Red flour beetle has a three-segmented club. Photo by Jody Green, Nebraska Extension in Lancaster County.
Adult flour beetles are approximately 1/8 inch long and reddish-brown in color. The larvae are creamy to yellow-brown, with light hairs and pointed projections on the last segment. Before pupation, mature larvae are about 1/4 inch long. All life stages can be found in large numbers feeding on broken kernels and other grain products.
Flour beetle larvae. Photo by Jody Green, Nebraska Extension in Lancaster County.
Signs of red flour beetle infestations in the home include:
1) Adult beetles flying around inside the house. They are attracted to light and may accumulate along the window sills.

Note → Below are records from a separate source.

<file path="src/rtl/accumulator_memory_arbiter_if.sv">
// ---------------------------------------------------------------------------
// accumulator_memory_arbiter_if
//
// Processor-side bus of the accumulator shared memory. One lane per
// processor, packed side by side in each vector.
//   req    : per-processor bus request            (processor -> memory)
//   grant  : one-hot bus grant, registered         (memory -> processor)
//   op     : 2 bits per processor, [2i+1:2i]       (processor -> memory)
//            00 NOP, 01 FETCH, 10 SEND, 11 NOP
//   signal : one-cycle op strobe per processor     (processor -> memory)
//   write  : 32-bit SEND word per processor        (processor -> memory)
//   read   : broadcast FETCH data                   (memory -> processor)
// Modports: master = processor side, slave = memory/arbiter side.
// ---------------------------------------------------------------------------
interface accumulator_memory_arbiter_if #(
  parameter int NUM_PROC = 4
);
  logic [NUM_PROC-1:0]    req;
  logic [NUM_PROC-1:0]    grant;
  logic [2*NUM_PROC-1:0]  op;
  logic [NUM_PROC-1:0]    signal;
  logic [32*NUM_PROC-1:0] write;
  logic [31:0]            read;

  modport master (
    output req, op, signal, write,
    input  grant, read
  );

  modport slave (
    input  req, op, signal, write,
    output grant, read
  );
endinterface

</file>
<file path="src/rtl/accumulator_memory_arbiter.sv">
// ---------------------------------------------------------------------------
// accumulator_memory_arbiter
//
// Shared-memory responder for the accumulator processor bus. Owns a LIFO
// operand stack that is preloaded through the load port; processors take
// turns (round-robin) to FETCH operands and SEND back sums until a single
// result remains on the stack.
//
// Ports:
//   clk        : system clock, rising edge
//   reset      : synchronous reset, active low (0 = reset)
//   bus        : processor bus (slave modport): req/grant/op/signal/write/read
//   load_en    : preload push strobe, accepted only while load_ready
//   load_data  : preload value
//   load_ready : high when the arbiter is idle with no grant active
//   count      : current stack occupancy (0..DEPTH)
//   done       : count==1, no outstanding fetches and no requests
//   result     : stack top (0 when empty), valid while done
//   err        : sticky; fetch on empty or push on full
//
// Optional build macro ACCUM_MEM_STATS_EN adds:
//   fetch_cnt  : saturating count of successful FETCHes
//   send_cnt   : saturating count of successful SENDs
// ---------------------------------------------------------------------------
module accumulator_memory_arbiter #(
  parameter int NUM_PROC = 4,
  parameter int DEPTH    = 16,
  parameter int AW       = 4
) (
  input  logic                        clk,
  input  logic                        reset,
  accumulator_memory_arbiter_if.slave bus,
  input  logic                        load_en,
  input  logic [31:0]                 load_data,
  output logic                        load_ready,
  output logic [AW:0]                 count,
  output logic                        done,
  output logic [31:0]                 result,
  output logic                        err
`ifdef ACCUM_MEM_STATS_EN
  ,
  output logic [15:0]                 fetch_cnt,
  output logic [15:0]                 send_cnt
`endif
);

  localparam int PW = (NUM_PROC > 1) ? $clog2(NUM_PROC) : 1;
  // Outstanding-fetch tracker width; it saturates rather than wraps.
  localparam int OW = 8;

  localparam logic [AW:0]   CNT_ONE   = 1;
  localparam logic [AW:0]   CNT_FULL  = (AW+1)'(DEPTH);
  localparam logic [OW-1:0] OUT_ONE   = 1;
  localparam logic [OW-1:0] OUT_TWO   = 2;
  localparam logic [OW-1:0] OUT_MAX   = '1;
  localparam logic [1:0]    OP_FETCH  = 2'b01;
  localparam logic [1:0]    OP_SEND   = 2'b10;

  typedef enum logic [1:0] {
    S_IDLE,
    S_OWN,
    S_RELEASE
  } state_t;

  state_t              state_q, state_d;
  logic [NUM_PROC-1:0] grant_q, grant_d;
  logic [PW-1:0]       ptr_q, ptr_d;
  logic [31:0]         read_q, read_d;
  logic [AW:0]         count_q, count_d;
  logic [OW-1:0]       outst_q, outst_d;
  logic                err_q, err_d;

  logic [31:0]         stack_q [DEPTH];
  logic                push_en;
  logic [31:0]         push_data;

  logic [AW-1:0]       top_idx;
  logic [31:0]         top_word;
  logic                empty;
  logic                full;

  logic [1:0]          own_op;
  logic                own_sig;
  logic                own_req;
  logic [31:0]         own_wdata;

  logic                win_found;
  logic [PW-1:0]       win_idx;

  // count==DEPTH leaves the low AW bits at 0, so subtracting one still
  // lands on the last entry.
  assign top_idx  = count_q[AW-1:0] - AW'(1);
  assign top_word = stack_q[top_idx];
  assign empty    = (count_q == '0);
  assign full     = (count_q == CNT_FULL);

  // While owning, ptr_q is the granted processor; only its lane is looked at.
  assign own_op    = bus.op[2*int'(ptr_q) +: 2];
  assign own_sig   = bus.signal[ptr_q];
  assign own_req   = bus.req[ptr_q];
  assign own_wdata = bus.write[32*int'(ptr_q) +: 32];

  // Round-robin search: first requester strictly after the last winner.
  always_comb begin
    win_found = 1'b0;
    win_idx   = ptr_q;
    for (int i = 1; i <= NUM_PROC; i++) begin
      if (!win_found && bus.req[(int'(ptr_q) + i) % NUM_PROC]) begin
        win_found = 1'b1;
        win_idx   = PW'((int'(ptr_q) + i) % NUM_PROC);
      end
    end
  end

  always_comb begin
    state_d   = state_q;
    grant_d   = grant_q;
    ptr_d     = ptr_q;
    read_d    = read_q;
    count_d   = count_q;
    outst_d   = outst_q;
    err_d     = err_q;
    push_en   = 1'b0;
    push_data = '0;

    unique case (state_q)
      S_IDLE: begin
        // A load and an arbitration win may land in the same cycle.
        if (load_en && load_ready) begin
          if (full) begin
            err_d = 1'b1;
          end else begin
            push_en   = 1'b1;
            push_data = load_data;
            count_d   = count_q + CNT_ONE;
          end
        end
        if (win_found) begin
          grant_d          = '0;
          grant_d[win_idx] = 1'b1;
          ptr_d            = win_idx;
          state_d          = S_OWN;
        end
      end

      S_OWN: begin
        if (own_sig) begin
          if (own_op == OP_FETCH) begin
            if (empty) begin
              read_d = '0;
              err_d  = 1'b1;
            end else begin
              read_d  = top_word;
              count_d = count_q - CNT_ONE;
              if (outst_q != OUT_MAX) begin
                outst_d = outst_q + OUT_ONE;
              end
            end
          end else if (own_op == OP_SEND) begin
            if (full) begin
              err_d = 1'b1;
            end else begin
              push_en   = 1'b1;
              push_data = own_wdata;
              count_d   = count_q + CNT_ONE;
              outst_d   = (outst_q > OUT_ONE) ? (outst_q - OUT_TWO) : '0;
            end
          end
        end
        // An op strobed in the release cycle has already been handled above.
        if (!own_req) begin
          grant_d = '0;
          state_d = S_RELEASE;
        end
      end

      S_RELEASE: begin
        state_d = S_IDLE;
      end

      default: begin
        state_d = S_IDLE;
      end
    endcase
  end

  always_ff @(posedge clk) begin
    if (!reset) begin
      state_q <= S_IDLE;
      grant_q <= '0;
      ptr_q   <= PW'(NUM_PROC - 1);
      read_q  <= '0;
      count_q <= '0;
      outst_q <= '0;
      err_q   <= 1'b0;
    end else begin
      state_q <= state_d;
      grant_q <= grant_d;
      ptr_q   <= ptr_d;
      read_q  <= read_d;
      count_q <= count_d;
      outst_q <= outst_d;
      err_q   <= err_d;
    end
  end

  // Stack storage has no reset; occupancy alone defines its contents.
  always_ff @(posedge clk) begin
    if (reset && push_en) begin
      stack_q[count_q[AW-1:0]] <= push_data;
    end
  end

`ifdef ACCUM_MEM_STATS_EN
  logic [15:0] fetch_cnt_q, fetch_cnt_d;
  logic [15:0] send_cnt_q, send_cnt_d;
  logic        fetch_ok;
  logic        send_ok;

  always_comb begin
    fetch_ok    = (state_q == S_OWN) && own_sig && (own_op == OP_FETCH) && !empty;
    send_ok     = (state_q == S_OWN) && own_sig && (own_op == OP_SEND) && !full;
    fetch_cnt_d = fetch_cnt_q;
    send_cnt_d  = send_cnt_q;
    if (fetch_ok && (fetch_cnt_q != 16'hFFFF)) begin
      fetch_cnt_d = fetch_cnt_q + 16'd1;
    end
    if (send_ok && (send_cnt_q != 16'hFFFF)) begin
      send_cnt_d = send_cnt_q + 16'd1;
    end
  end

  always_ff @(posedge clk) begin
    if (!reset) begin
      fetch_cnt_q <= '0;
      send_cnt_q  <= '0;
    end else begin
      fetch_cnt_q <= fetch_cnt_d;
      send_cnt_q  <= send_cnt_d;
    end
  end

  assign fetch_cnt = fetch_cnt_q;
  assign send_cnt  = send_cnt_q;
`endif

  assign bus.grant  = grant_q;
  assign bus.read   = read_q;
  assign load_ready = (state_q == S_IDLE) && (grant_q == '0);
  assign count      = count_q;
  assign err        = err_q;
  assign result     = empty ? 32'd0 : top_word;
  assign done       = (count_q == CNT_ONE) && (outst_q == '0) && (bus.req == '0);

endmodule

</file>
<file path="src/flat_wrapper.sv">
// flat-port wrapper written by rule: the top's interface ports become plain ports
module accumulator_memory_arbiter_flat 
#(
  parameter int NUM_PROC = 4,
  parameter int DEPTH    = 16,
  parameter int AW       = 4
)
  (clk, reset, load_en, load_data, load_ready, count, done, result, err, bus_req, bus_op, bus_signal, bus_write, bus_grant, bus_read);
  accumulator_memory_arbiter_if #(.NUM_PROC(NUM_PROC)) bus_i ();
  input  logic clk;
  input  logic reset;
  input  logic load_en;
  input  logic [31:0] load_data;
  output logic load_ready;
  output logic [AW:0] count;
  output logic done;
  output logic [31:0] result;
  output logic err;
  input wire logic [$bits(bus_i.req)-1:0] bus_req;
  input wire logic [$bits(bus_i.op)-1:0] bus_op;
  input wire logic [$bits(bus_i.signal)-1:0] bus_signal;
  input wire logic [$bits(bus_i.write)-1:0] bus_write;
  output wire logic [$bits(bus_i.grant)-1:0] bus_grant;
  output wire logic [$bits(bus_i.read)-1:0] bus_read;
  assign bus_i.req = bus_req;
  assign bus_i.op = bus_op;
  assign bus_i.signal = bus_signal;
  assign bus_i.write = bus_write;
  assign bus_grant = bus_i.grant;
  assign bus_read = bus_i.read;
  accumulator_memory_arbiter #(.NUM_PROC(NUM_PROC), .DEPTH(DEPTH), .AW(AW)) u_core (.clk(clk), .reset(reset), .bus(bus_i), .load_en(load_en), .load_data(load_data), .load_ready(load_ready), .count(count), .done(done), .result(result), .err(err));
endmodule
</file>
<file path="config.mk">
export PLATFORM = sky130hd
export DESIGN_NAME = accumulator_memory_arbiter_flat
export DESIGN_NICKNAME = d
export VERILOG_FILES = /design/src/rtl/accumulator_memory_arbiter_if.sv /design/src/rtl/accumulator_memory_arbiter.sv /design/src/flat_wrapper.sv
export SDC_FILE = /design/constraint.sdc
export NUM_CORES = 1
export LEC_CHECK = 0
export CAP_MARGIN = 20
export CORE_ASPECT_RATIO = 0.75
export CORE_MARGIN = 1.5
export CORE_UTILIZATION = 50
export CTS_CLUSTER_SIZE = 28
export DETAILED_ROUTE_END_ITERATION = 12
export PLACE_DENSITY_LB_ADDON = 0.25
export SYNTH_ARGS = -nofsm -noshare
export SYNTH_HDL_FRONTEND = slang
export SYNTH_SLANG_ARGS = --single-unit
export TNS_END_PERCENT = 1
</file>
<file path="constraint.sdc">
create_clock -name clk -period 6.4 [get_ports clk]
set_input_delay 1.28 -clock clk [delete_from_list [all_inputs] [get_ports clk]]
set_output_delay 1.28 -clock clk [all_outputs]
set_load 0.01 [all_outputs]
</file>
# After elaboration in Yosys (flattened, before gate mapping)
# Memories as Yosys holds them, arrays and structs flattened.
# Cells that the tools add are included.
# op_classes
add_sub_neg	9
order_cmp	8
n_eq_ne	16
n_shift	2
mux	68
bitwise_logic	4
reduce_logical	30
# op_table
operator	n
two-way mux 32 bit	7
variable part select 128 x 8 -> 32 bit	1
one-hot mux 32 bit (2 select lines)	1
two-way mux 8 bit	6
two-way mux 5 bit	6
two-way mux 1 bit	28
less-than comparator 3 x 4 -> 1 bit, second input constant	4
binary-select mux 1 bit (select 2 bit)	6
two-way mux 2 bit	6
one-hot mux 5 bit (2 select lines)	1
AND reduction 5 bit	2
logical AND 1 bit	9
adder 8 x 1 -> 8 bit, second input constant	1
> comparator 8 x 1 -> 1 bit, second input constant	1
logical NOT 4 bit	2
logical NOT 8 bit	1
two-way mux 4 bit	2
!= test 2 bit, second input constant	4
!= test 8 bit, second input constant	1
one-hot mux 4 bit (2 select lines)	1
OR reduction 2 bit	4
variable part select 8 x 4 -> 2 bit	1
subtractor 8 x 2 -> 8 bit, second input constant	1
less-than comparator 2 x 3 -> 1 bit, second input constant	2
other kinds (25)	39
# totals
register_bits	54
mem_bits_rw	512
out_inout_bits	76
elab_cells	145
memories	1
# memory_table
name	words	width	rd	rd_ports_with_merged_regs	wr	line_no	rtl
u_core.stack_q	16	32	1	0	1	accumulator_memory_arbiter.sv:73	logic [31:0] stack_q [DEPTH];

# Longest topological paths before layout
# depth
word_depth	22
depth_mapped	13
mapped_depth_nobuf	8

# Worst setup path after synthesis
# Ideal clock, no wire load.
# synth_timing
path_type	input -> register
start	input bus_op[6]
end	memory u_core.stack_q[12][0] (enable)
setup_time_ns	0.421
arrival_time_ns	4.242
t_required_ns	5.979
slack_ns	1.737
stages	8
path_cell_list	mux4_2 > ha_1 > clkbuf_1 > nor2_1 > and3_1 > clkbuf_1 > o211ai_1 > nor2_1
# synth_between
elab_chain_cells	9
word_cells_on_any_way	10
classes_between	eq/ne: 2; shift: 1; mux: 6; reduce/logical: 1
# synth_rtl
item	line_no	rtl
start: declaration	flat_wrapper.sv:20	input wire logic [$bits(bus_i.op)-1:0] bus_op;
variable part select 8 x 4 -> 2 bit *	accumulator_memory_arbiter.sv:98	assign own_op = bus.op[2*int'(ptr_q) +: 2];
equality test 2 bit	accumulator_memory_arbiter.sv:159	end else if (own_op == OP_SEND) begin
two-way mux 1 bit	accumulator_memory_arbiter.sv:159	
two-way mux 1 bit *	accumulator_memory_arbiter.sv:148	if (own_op == OP_FETCH) begin
two-way mux 1 bit *	accumulator_memory_arbiter.sv:147	if (own_sig) begin
one-hot mux 1 bit (2 select lines) *	accumulator_memory_arbiter.sv:126	unique case (state_q)
logical AND 1 bit *	accumulator_memory_arbiter.sv:209	if (reset && push_en) begin
two-way mux 1 bit *	accumulator_memory_arbiter.sv:209	
two-way mux 1 bit (not written as such) *	accumulator_memory_arbiter.sv:210	stack_q[count_q[AW-1:0]] <= push_data;
end: declaration	accumulator_memory_arbiter.sv:73	
# Every way passes the cells marked *; elsewhere a longest branch is shown, timed or not.

# Worst setup path after layout
# layout_timing
start	register u_core.count_q[0] (netlist: u_core.count[0])
end	output result[20]
# layout_between
elab_chain_cells	3
word_cells_on_any_way	4
classes_between	add/sub: 1; mux: 1; reduce/logical: 1; memory: 1
# layout_rtl
item	line_no	rtl
start: declaration	accumulator_memory_arbiter.sv:69	logic [AW:0] count_q, count_d;
start signal: assignment	accumulator_memory_arbiter.sv:201	count_q <= count_d;
subtractor 4 x 1 -> 4 bit	accumulator_memory_arbiter.sv:92	assign top_idx = count_q[AW-1:0] - AW'(1);
memory read (16 x 32 bit)	--	
two-way mux 32 bit *	accumulator_memory_arbiter.sv:252	assign result = empty ? 32'd0 : top_word;
end: declaration	flat_wrapper.sv:17	output logic [31:0] result;
# Marked as above.

==> run_results.csv <==
group,metric,value,unit
sta,rsz0062_at_grt,"no",
grt,antenna_found_initial,1,
setup_path,path_class,"flip-flop to output pin",
clock_tree,clockBufferDepth,3,
setup_path,arrival,4.05,ns
sta,worst_hold_slack,0.469,ns
clock_tree,path_clk_slew,0.06,ns
synth,synth_enable_flop_cells,512,
die,core_region_area,46100,sq um
grt,grt_pass1_wl,86300,um
power_and_ir_drop,power_density,354,nW/um^2
route,postRouteWirelength,57600,um
setup_path,startpoint,"u_core.count[0]$_SDFFE_PN0P_",
route,dr.pass1.iters,5,
setup_path,crit_path_end_kind,"output pin",
clock_tree,root_buffer,"clkbuf_16",
clock_tree,cts_max_level,2,
sta,worstMarginPinSlew,0.987,ns
placement,placed_cells,2096,
die,start_util,50.8,%
synth,syn_nets,1455,
clock_tree,cts_buffers,53,
layout,drive_gt1_share,19.9,%
min_path,hold_path.startpoint,"u_core.bus.read[20]$_SDFFE_PN0P_",
sta,final_hold_viol_count,0,
power_and_ir_drop,p_leak,0.00907,uW
power_and_ir_drop,swShare,28.6,%
power_and_ir_drop,internal_power,7280,uW
sta,setup_violations,0,
clock_tree,post_cts_buffers,0,
sta,maxSlewViolCount,0,
synth,netlist_area,23400,sq um
sta,final.min_clock_period,5.33,ns
synth,synth_top_cell_area_share,65.7,%
synth,ys_ff_latch,566,
synth,yosysTopAreaCell,"edfxtp_1",
synth,synth_seq_area_share,70.3,%
sta,fmax,188,MHz
route,vias_per_cell,6.11,
power_and_ir_drop,power,10200,uW
route,drt_iter0_drc,1203,
synth,yosys_warnings,0,
layout,layoutNonFillerInstCount,2197,
flow_run,maxCapViolations,0,
setup_path,cp_max_fo,56,
layout,fin_nets,1714,
placement,place_hpwl,36600,um
die,die_y,190,um
clock_tree,hold_buffers,0,
grt,grt_max_degree,114,
clock_tree,cts_tree,"done",
clock_tree,clock_sink_count,566,
grt,grt_pass1_vias,13806,
clock_tree,cts_resized,0,
grt,grt_usage,24.3,%
synth,syn_avg_cell_area,18.5,sq um
layout,nFillCells,3258,
sta,clock_skew,0.0157,ns
sta,slew_headroom,34.2,%
sta,finalCritPeriodShare,83.2,%
die,ios,255,
layout,area_growth,22.9,%
die,dieArea,48200,sq um
die,die_w,253,um
power_and_ir_drop,combPwrFrac,27.9,%
power_and_ir_drop,ir_drop,0.213,mV
route,route.detailed.drc,0,
placement,io_buffers,254,
clock_tree,insertion_delay,0.58,ns
power_and_ir_drop,clkPwrFrac,30.3,%
synth,ys_types,57,
layout,final_util,62.4,%
setup_path,timing.reg2reg.setup_slack,2.00,ns
power_and_ir_drop,seqPwrFrac,41.8,%
synth,netlist_instances,1264,
synth,synthFlopType,"edfxtp_1",
synth,synth-async-reset-ratio,0,%
route,via_count,13430,
min_path,hold_path.class,"flip-flop to flip-flop",
setup_path,r2r-start,"u_core.ptr_q[0]$_SDFFE_PN1P_",
status,status,"complete, no violations",
placement,place_congestion,0.823,
route,ant_nets,0,
sta,fin_setup_tns,0,ns
setup_path,crit_required,5.12,ns
synth,synth_area_leaders,"edfxtp_1 (66%), mux4_2 (16%), dfxtp_1 (4.6%)",
die,rows,68,
power_and_ir_drop,p_switching,2920,uW
route,wire_per_inst,26.2,um
setup_path,cp-start-kind,"flip-flop",
grt,overflow,0,
-- registers in the layout, indices dropped and copies added, names as in the netlist --
| name | cells |
|---|---|
| u_core.state_q | 2 |
| u_core.bus.read | 32 |
| u_core.err | 1 |
| u_core.outst_q | 8 |
| u_core.stack_q | 512 |
| u_core.ptr_q | 2 |
| u_core.count | 5 |
| u_core.bus.grant | 4 |
-- worst paths after layout --
kind | end | depth (start not counted)
worst max-delay path | result[20] | 8
worst min-delay path | u_core.bus.read[20]$_SDFFE_PN0P_ | 1
worst max register to register | u_core.stack_q[14][5]$_DFFE_PP_ | 8
worst min register to register | u_core.bus.read[20]$_SDFFE_PN0P_ | 1
-- power by group through the flow --
stage	Clock, uW	Combinational [uW]	Sequential [uW]
finish	3090	2850	4270
global route	3270	3050	4280
CTS	3130	2870	4270
detailed placement	0	2860	4350
global placement	0	2830	4350
floorplan	0	1790	4300
-- cells in the final DEF, fill, tap and decap left out, drive strengths merged, types with 5 or more instances in the layout --
cell type,Yosys,layout
dfxtp,54,54
o21a,7,7
edfxtp,512,512
mux4,164,164
buf,41,40
or4,5,5
clkinv,1,21
ha,12,12
nand3,8,8
nor2b,38,38
nand2b,6,6
o211ai,5,5
a22o,65,65
o21ai,77,77
clkbuf,49,69
clkdlybuf4s50,0,254
nand2,17,17
a31oi,36,36
inv,9,12
nor3,7,7
nor2,41,41
mux2i,5,5
a21oi,18,18
a211oi,34,34
-- layer usage --
metal | GRT usage [%] | vias to the layer above | share of wire (%) | wire, um
li1 | - | 5798 | - | -
met1 | 36.2 | 7011 | 44 | 25300
met2 | 38.3 | 558 | 48 | 27400
met3 | 4.18 | 61 | 7.1 | 4090
met4 | 4.58 | 2 | 1.3 | 733
met5 | 0 | - | 0.023 | 13
-- cell usage after synthesis (2+ instances only) --
cell type,instances
a31oi_1,36
and2_1,4
nor3b_1,3
nand2_1,17
inv_2,2
o211ai_1,5
buf_4,4
and4_1,2
and3_1,3
o21ai_0,50
nor4_1,3
a211oi_1,34
xnor2_1,3
or2_1,2
nor2b_1,38
nor2_1,41
o21ai_1,27
or4_1,5
or4b_1,3
a21oi_1,18
edfxtp_1,512
a22oi_1,4
o22ai_1,2
ha_1,12
mux4_2,164
a22o_1,65
mux2i_1,5
nor3_1,7
dfxtp_1,54
nand2b_1,6
buf_2,27
inv_1,7
or3_1,2
buf_1,10
nand3_1,8
o211a_1,2
nand4_1,3
o21a_1,7
clkbuf_1,49
-- logic make-up after synthesis --
group / synth area share, %
muxes: 16.0
xor gates and xnor gates: 0.112
buffers and inverters: 1.81
DFF: 70.3
adders and majority gates: 0.641
AOI/OAI and AO/OA: 7.58
and+or+nand+nor: 3.59
-- per-stage QoR --
stage | area, sq um | worst slack [ns]
after global placement | 26800 | 1.21
after global routing | 28800 | 0.812
final | 28800 | 1.07
after detailed placement | 27000 | 1.12
after CTS | 28700 | 1.01
after floorplan | 23400 | 1.74
-- worst max-delay path, cell delays in order, from the launching register on --
cell	delay, ns
dfxtp_4	0.64
inv_2	0.15
ha_4	0.75
buf_12	0.41
mux4_2	0.36
nor2b_1	0.14
a211oi_1	0.31
a31oi_1	0.11
clkdlybuf4s50_1	0.54
-- area by class of cell --
type	instances	area (sq um)	area share, %
flip-flops and latches	566	16500	57.2
multi-input cells	598	6730	23.4
repair buffers	294	3060	10.6
clock buffers	69	1450	5.03
well taps	630	788	2.74
clock inverters	29	256	0.891
inverters	10	37.5	0.130
diodes	1	2.50	0.00869
(Power assumes the default switching activity.)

2) Larvae and adults can be found together in the same food products that contain flour and grain products.
Red flour beetle adult and larva feeding on dog biscuit. Photo by Jody Green, Nebraska Extension in Lancaster County.
Prevention and sanitation is your best protection against flour beetles. Here are some ways you can prevent infestations in the home, minimize wasted food and save money:
- Before purchase, check expiration dates for old products that have been on the shelves for a long period of time.
- Be extra cautious buying plenty of heavily discounted products on clearance.
- Avoid buying in bulk and storing large quantities of products in the pantry.
- Store products in air-tight, transparent, insect-proof containers.
- Use the oldest products first to ensure freshness and proper stock rotation.
- Store infrequently used dry ingredients in the freezer.
- Clean up spills and crumbs in food storage areas so not to attract pests.
- Vacuum cracks and crevices where insects can hide and grains can accumulate.
- Dispose infested foods in trash and put outdoors.
- Flour beetles are often found devouring old dog biscuits forgotten on high shelves or trapped under furniture.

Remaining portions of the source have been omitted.